◆ DESCRIPTION OF THE TASK:
Only certain lines below are wanted: those starting at the line containing "localparam logic [CNT_W-1:0] CNT_LAST" and ending at the line containing "end else if (second_done) begin", both included, each retyped exactly.

*** Opening THE DATA ***

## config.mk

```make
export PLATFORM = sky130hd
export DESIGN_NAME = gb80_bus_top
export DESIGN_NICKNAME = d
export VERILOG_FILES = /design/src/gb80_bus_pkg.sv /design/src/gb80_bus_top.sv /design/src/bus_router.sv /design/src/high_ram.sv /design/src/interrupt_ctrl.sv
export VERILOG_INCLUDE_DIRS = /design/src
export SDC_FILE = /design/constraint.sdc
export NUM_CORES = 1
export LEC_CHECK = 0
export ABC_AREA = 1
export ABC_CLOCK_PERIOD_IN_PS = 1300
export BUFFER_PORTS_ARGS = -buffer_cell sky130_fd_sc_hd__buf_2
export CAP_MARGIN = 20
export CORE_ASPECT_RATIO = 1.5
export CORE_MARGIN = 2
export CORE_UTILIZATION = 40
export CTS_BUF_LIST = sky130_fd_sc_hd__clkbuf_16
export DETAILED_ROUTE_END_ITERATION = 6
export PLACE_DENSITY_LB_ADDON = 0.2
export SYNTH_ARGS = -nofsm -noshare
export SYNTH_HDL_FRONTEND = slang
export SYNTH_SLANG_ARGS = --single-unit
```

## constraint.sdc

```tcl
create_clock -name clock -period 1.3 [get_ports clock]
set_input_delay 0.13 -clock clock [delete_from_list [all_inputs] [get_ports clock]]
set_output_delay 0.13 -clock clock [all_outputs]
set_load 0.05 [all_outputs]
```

*** Closing THE DATA ***
*** Opening THE DATA ***

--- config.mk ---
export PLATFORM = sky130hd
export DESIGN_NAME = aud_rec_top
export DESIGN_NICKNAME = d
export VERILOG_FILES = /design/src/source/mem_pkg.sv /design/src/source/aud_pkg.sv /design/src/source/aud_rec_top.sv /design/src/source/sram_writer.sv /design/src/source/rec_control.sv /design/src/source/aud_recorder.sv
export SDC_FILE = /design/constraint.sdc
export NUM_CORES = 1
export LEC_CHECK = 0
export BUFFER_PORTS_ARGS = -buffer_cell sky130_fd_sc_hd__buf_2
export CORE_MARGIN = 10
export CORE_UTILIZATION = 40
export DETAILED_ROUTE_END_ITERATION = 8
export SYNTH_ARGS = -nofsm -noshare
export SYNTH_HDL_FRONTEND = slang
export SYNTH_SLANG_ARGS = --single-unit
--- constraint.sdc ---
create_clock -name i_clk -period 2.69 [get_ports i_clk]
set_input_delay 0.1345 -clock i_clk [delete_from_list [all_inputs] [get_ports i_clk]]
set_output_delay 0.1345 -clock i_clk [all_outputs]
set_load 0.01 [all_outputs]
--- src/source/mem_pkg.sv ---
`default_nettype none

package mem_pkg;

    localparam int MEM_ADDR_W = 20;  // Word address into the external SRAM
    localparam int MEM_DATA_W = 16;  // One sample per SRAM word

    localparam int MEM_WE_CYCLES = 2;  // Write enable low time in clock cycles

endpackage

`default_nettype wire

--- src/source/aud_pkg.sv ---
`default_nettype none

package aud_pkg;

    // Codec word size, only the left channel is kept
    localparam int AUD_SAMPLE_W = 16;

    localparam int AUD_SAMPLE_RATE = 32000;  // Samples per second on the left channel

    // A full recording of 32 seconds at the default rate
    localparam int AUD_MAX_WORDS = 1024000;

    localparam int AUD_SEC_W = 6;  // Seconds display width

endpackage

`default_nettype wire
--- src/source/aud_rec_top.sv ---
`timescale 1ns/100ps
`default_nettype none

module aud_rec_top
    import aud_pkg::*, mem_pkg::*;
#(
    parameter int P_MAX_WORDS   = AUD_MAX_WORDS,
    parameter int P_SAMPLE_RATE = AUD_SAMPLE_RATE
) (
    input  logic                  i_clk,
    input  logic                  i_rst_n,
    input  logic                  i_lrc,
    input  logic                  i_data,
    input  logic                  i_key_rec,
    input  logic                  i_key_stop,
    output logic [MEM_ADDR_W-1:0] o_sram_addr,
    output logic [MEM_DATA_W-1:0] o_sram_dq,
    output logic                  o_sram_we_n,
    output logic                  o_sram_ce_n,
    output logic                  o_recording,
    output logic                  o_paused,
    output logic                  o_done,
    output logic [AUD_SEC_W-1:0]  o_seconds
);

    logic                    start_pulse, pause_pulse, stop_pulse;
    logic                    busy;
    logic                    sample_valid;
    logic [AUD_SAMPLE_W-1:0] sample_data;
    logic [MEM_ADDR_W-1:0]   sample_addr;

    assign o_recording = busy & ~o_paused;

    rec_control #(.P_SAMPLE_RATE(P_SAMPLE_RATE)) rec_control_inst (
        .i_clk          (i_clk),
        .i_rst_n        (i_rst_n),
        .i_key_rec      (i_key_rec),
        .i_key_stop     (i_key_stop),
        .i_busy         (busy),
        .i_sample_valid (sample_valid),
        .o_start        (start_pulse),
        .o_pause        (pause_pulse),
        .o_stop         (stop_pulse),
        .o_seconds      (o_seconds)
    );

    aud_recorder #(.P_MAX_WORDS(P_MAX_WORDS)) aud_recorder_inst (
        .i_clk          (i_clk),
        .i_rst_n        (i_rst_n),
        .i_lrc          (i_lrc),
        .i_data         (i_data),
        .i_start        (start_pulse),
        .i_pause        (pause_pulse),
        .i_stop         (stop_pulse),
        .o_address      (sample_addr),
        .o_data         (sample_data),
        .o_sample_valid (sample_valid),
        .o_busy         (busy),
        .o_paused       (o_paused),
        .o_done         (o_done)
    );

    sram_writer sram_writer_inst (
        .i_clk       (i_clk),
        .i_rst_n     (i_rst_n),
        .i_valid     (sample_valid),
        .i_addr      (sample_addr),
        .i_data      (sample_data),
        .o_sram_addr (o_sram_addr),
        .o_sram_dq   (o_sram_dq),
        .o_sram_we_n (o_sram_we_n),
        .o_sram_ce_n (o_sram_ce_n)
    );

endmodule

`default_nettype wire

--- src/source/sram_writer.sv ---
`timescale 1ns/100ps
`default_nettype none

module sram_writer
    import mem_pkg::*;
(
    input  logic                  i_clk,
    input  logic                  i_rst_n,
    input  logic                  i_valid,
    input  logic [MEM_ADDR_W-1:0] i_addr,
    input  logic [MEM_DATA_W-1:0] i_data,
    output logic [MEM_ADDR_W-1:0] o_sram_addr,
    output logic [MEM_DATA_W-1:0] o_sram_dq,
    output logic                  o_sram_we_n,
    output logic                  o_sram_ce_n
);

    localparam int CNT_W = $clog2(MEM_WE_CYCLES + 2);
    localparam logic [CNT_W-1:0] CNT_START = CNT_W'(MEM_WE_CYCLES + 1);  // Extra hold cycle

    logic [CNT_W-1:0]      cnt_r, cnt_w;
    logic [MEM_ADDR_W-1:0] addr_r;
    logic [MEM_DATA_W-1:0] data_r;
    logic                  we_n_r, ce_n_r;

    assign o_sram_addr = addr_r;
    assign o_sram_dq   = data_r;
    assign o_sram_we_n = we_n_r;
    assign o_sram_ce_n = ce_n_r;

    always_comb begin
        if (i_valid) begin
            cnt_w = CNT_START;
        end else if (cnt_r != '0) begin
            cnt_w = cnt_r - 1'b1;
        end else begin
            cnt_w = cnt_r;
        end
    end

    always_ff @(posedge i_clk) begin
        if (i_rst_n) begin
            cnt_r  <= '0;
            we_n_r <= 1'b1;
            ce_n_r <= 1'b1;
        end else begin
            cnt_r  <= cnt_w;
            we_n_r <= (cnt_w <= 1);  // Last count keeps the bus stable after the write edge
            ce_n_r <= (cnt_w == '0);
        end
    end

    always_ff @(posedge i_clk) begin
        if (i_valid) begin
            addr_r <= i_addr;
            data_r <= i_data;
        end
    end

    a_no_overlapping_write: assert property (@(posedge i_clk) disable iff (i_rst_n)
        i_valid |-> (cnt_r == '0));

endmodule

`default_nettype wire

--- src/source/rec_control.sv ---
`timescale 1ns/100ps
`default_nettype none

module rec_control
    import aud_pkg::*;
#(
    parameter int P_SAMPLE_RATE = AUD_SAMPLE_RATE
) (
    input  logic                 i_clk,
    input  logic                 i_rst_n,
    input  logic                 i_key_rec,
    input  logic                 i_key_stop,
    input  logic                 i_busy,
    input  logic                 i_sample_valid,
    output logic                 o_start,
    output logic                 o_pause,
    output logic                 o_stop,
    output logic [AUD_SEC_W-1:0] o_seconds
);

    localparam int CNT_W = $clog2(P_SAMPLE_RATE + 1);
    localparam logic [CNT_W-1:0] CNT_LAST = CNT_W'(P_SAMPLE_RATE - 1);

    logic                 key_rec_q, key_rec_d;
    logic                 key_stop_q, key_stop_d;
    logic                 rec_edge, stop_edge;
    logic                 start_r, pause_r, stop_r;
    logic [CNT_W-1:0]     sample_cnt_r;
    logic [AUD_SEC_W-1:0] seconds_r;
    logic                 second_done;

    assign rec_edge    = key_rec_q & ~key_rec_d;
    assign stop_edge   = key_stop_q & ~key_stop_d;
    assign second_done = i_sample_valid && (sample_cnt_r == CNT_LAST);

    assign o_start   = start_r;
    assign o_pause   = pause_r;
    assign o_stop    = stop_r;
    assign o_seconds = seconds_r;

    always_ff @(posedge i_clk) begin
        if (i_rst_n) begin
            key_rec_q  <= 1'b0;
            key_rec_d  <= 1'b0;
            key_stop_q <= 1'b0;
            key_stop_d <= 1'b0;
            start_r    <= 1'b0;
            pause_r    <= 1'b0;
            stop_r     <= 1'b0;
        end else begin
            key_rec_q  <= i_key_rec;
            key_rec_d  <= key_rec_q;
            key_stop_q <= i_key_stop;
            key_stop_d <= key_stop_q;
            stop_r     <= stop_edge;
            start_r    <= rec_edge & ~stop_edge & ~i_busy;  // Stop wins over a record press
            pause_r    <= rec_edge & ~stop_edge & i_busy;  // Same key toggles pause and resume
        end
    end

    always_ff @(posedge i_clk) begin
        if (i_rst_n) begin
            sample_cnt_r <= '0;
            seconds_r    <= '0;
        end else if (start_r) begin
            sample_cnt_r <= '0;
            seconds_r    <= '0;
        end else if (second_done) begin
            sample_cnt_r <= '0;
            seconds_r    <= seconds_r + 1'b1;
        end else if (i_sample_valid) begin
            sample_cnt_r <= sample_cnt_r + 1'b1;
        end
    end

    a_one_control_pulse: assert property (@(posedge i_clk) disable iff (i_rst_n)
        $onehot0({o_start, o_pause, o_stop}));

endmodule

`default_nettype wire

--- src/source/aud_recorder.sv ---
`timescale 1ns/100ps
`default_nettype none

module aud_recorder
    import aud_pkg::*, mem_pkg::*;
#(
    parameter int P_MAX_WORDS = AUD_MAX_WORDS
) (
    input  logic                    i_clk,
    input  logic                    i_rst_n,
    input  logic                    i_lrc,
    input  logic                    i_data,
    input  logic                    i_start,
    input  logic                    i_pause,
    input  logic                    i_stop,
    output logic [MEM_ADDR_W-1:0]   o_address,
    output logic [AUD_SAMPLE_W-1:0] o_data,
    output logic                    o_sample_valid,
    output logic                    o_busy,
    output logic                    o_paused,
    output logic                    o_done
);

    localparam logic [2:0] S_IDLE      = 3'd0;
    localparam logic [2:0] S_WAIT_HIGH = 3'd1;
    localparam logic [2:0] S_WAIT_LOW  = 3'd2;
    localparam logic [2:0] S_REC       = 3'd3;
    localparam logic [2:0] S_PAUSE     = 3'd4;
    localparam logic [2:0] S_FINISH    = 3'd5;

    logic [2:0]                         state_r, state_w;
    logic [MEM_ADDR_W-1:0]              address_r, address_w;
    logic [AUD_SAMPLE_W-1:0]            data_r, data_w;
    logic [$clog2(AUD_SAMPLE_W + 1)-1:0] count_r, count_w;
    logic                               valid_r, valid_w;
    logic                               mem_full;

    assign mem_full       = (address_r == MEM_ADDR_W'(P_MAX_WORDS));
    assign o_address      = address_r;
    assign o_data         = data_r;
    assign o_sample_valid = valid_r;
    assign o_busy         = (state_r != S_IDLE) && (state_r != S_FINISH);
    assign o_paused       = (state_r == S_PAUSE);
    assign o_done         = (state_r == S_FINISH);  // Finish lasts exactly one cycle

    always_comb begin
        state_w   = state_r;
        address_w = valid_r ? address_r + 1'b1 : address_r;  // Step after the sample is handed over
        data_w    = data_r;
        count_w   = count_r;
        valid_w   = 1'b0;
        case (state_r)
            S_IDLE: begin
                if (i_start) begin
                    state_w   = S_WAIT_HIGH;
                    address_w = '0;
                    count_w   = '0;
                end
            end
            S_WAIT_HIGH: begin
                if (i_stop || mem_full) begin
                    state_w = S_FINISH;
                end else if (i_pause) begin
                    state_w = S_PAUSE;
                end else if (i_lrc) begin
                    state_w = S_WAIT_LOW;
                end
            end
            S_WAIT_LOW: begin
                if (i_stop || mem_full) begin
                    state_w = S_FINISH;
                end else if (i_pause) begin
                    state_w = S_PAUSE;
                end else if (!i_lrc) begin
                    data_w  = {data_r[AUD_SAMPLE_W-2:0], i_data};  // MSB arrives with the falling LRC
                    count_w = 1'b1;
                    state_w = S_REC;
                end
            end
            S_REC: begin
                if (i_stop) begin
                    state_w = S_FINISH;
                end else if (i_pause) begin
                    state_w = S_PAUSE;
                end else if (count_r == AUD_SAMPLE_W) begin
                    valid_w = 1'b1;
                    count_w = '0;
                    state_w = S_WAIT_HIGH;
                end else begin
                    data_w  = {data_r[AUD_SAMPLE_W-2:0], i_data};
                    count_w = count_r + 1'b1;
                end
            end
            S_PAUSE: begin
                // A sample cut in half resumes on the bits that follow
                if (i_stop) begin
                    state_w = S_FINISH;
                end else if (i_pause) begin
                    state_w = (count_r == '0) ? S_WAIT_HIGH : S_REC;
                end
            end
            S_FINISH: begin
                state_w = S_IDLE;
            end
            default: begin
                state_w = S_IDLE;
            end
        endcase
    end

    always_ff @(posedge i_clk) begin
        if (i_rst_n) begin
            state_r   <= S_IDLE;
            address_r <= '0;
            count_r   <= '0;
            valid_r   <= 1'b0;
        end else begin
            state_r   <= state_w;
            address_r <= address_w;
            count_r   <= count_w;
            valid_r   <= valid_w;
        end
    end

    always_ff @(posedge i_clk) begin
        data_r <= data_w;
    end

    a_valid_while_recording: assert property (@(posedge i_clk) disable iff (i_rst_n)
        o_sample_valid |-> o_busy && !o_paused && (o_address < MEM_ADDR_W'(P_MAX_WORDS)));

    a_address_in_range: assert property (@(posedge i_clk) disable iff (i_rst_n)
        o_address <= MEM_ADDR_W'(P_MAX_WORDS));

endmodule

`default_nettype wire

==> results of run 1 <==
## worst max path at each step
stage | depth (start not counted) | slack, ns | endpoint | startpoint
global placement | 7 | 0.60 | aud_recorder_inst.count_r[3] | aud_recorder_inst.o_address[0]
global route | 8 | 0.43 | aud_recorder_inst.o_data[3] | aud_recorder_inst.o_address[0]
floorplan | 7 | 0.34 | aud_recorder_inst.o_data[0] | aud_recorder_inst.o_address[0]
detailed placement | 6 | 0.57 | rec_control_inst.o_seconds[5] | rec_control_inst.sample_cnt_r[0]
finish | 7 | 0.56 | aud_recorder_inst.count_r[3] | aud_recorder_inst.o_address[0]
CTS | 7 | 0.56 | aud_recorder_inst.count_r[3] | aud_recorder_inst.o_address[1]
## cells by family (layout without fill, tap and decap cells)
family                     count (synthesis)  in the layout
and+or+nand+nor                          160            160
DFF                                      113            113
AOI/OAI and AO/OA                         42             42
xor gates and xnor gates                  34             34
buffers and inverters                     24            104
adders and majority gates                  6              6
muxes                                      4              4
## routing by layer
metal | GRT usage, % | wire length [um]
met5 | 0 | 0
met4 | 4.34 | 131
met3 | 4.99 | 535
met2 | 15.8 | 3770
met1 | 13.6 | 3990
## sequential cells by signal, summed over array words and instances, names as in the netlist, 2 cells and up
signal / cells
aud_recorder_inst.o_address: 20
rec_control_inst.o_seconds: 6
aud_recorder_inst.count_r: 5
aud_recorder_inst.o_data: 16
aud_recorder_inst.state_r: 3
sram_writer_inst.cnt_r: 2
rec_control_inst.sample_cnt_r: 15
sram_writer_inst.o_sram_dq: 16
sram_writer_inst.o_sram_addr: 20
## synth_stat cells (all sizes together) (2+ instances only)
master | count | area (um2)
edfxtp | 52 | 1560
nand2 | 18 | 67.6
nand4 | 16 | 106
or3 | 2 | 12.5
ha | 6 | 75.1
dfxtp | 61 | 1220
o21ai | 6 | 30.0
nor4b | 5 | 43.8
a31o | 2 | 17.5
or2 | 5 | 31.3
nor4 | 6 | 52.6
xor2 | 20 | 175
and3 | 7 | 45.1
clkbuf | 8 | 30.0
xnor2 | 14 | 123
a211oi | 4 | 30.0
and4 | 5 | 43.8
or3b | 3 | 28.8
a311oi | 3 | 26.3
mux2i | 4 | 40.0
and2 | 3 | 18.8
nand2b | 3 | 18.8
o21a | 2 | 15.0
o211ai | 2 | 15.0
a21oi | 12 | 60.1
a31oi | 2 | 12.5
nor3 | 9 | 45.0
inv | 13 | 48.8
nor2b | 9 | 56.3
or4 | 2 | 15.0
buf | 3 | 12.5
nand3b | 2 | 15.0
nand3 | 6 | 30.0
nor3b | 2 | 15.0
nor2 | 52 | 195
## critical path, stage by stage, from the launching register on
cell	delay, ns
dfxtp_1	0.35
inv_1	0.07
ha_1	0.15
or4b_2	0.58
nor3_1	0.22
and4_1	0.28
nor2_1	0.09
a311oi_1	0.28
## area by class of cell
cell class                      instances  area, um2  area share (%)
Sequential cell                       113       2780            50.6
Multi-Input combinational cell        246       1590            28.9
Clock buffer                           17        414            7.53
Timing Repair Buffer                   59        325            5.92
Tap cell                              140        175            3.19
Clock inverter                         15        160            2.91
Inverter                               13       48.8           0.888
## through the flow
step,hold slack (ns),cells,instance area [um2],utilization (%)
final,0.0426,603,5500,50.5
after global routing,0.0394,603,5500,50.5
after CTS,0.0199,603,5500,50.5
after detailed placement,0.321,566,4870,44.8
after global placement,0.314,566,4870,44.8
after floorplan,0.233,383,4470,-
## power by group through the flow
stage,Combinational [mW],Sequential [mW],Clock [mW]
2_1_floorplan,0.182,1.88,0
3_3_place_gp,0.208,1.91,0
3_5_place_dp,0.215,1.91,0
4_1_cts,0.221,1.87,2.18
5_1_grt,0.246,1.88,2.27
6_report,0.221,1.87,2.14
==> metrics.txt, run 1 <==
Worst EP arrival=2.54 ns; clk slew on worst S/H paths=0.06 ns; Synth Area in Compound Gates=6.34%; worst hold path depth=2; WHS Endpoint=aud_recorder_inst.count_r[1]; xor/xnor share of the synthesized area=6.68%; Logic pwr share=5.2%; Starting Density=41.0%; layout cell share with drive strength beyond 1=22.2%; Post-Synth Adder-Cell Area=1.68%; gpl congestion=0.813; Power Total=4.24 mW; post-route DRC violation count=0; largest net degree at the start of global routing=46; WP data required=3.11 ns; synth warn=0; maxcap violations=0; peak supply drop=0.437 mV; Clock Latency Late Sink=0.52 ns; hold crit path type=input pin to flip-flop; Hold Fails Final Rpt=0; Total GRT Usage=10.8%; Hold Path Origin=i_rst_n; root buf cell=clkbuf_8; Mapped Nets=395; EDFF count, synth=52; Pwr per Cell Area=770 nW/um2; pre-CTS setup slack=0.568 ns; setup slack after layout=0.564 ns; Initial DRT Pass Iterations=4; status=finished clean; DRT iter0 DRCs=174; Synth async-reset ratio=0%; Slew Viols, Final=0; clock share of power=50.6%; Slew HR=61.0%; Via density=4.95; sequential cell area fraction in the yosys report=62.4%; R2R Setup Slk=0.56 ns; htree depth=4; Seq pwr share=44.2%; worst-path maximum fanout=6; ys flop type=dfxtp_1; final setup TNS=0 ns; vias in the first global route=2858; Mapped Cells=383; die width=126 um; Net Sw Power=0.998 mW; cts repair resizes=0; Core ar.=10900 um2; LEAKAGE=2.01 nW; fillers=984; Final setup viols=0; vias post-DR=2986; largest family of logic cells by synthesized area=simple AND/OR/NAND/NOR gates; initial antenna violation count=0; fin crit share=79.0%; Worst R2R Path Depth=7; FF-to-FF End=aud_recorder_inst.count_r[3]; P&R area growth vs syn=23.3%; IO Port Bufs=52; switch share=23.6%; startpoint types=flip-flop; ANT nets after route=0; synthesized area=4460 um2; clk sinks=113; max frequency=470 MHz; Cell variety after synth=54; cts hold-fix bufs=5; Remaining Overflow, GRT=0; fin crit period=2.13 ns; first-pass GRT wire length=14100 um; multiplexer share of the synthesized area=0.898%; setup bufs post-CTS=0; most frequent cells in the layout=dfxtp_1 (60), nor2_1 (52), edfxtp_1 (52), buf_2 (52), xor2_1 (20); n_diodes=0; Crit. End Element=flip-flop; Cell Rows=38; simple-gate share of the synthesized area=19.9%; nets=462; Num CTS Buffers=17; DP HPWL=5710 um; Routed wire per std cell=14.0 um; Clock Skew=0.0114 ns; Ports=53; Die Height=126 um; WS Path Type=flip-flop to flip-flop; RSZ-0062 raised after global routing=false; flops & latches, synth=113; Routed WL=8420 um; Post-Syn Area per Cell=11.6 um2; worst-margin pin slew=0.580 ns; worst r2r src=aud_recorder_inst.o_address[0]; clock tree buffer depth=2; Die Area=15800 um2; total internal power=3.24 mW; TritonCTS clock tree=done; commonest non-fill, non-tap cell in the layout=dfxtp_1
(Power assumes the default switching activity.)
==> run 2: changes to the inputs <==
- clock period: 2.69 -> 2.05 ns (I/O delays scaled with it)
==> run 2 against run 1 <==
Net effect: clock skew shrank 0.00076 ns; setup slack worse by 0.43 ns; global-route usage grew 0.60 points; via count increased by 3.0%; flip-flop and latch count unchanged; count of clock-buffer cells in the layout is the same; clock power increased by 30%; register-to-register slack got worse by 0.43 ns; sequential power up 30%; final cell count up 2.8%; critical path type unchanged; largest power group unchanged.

*** Closing THE DATA ***

◆ TASK ANSWER:
    localparam logic [CNT_W-1:0] CNT_LAST = CNT_W'(P_SAMPLE_RATE - 1);

    logic                 key_rec_q, key_rec_d;
    logic                 key_stop_q, key_stop_d;
    logic                 rec_edge, stop_edge;
    logic                 start_r, pause_r, stop_r;
    logic [CNT_W-1:0]     sample_cnt_r;
    logic [AUD_SEC_W-1:0] seconds_r;
    logic                 second_done;

    assign rec_edge    = key_rec_q & ~key_rec_d;
    assign stop_edge   = key_stop_q & ~key_stop_d;
    assign second_done = i_sample_valid && (sample_cnt_r == CNT_LAST);

    assign o_start   = start_r;
    assign o_pause   = pause_r;
    assign o_stop    = stop_r;
    assign o_seconds = seconds_r;

    always_ff @(posedge i_clk) begin
        if (i_rst_n) begin
            key_rec_q  <= 1'b0;
            key_rec_d  <= 1'b0;
            key_stop_q <= 1'b0;
            key_stop_d <= 1'b0;
            start_r    <= 1'b0;
            pause_r    <= 1'b0;
            stop_r     <= 1'b0;
        end else begin
            key_rec_q  <= i_key_rec;
            key_rec_d  <= key_rec_q;
            key_stop_q <= i_key_stop;
            key_stop_d <= key_stop_q;
            stop_r     <= stop_edge;
            start_r    <= rec_edge & ~stop_edge & ~i_busy;  // Stop wins over a record press
            pause_r    <= rec_edge & ~stop_edge & i_busy;  // Same key toggles pause and resume
        end
    end

    always_ff @(posedge i_clk) begin
        if (i_rst_n) begin
            sample_cnt_r <= '0;
            seconds_r    <= '0;
        end else if (start_r) begin
            sample_cnt_r <= '0;
            seconds_r    <= '0;
        end else if (second_done) begin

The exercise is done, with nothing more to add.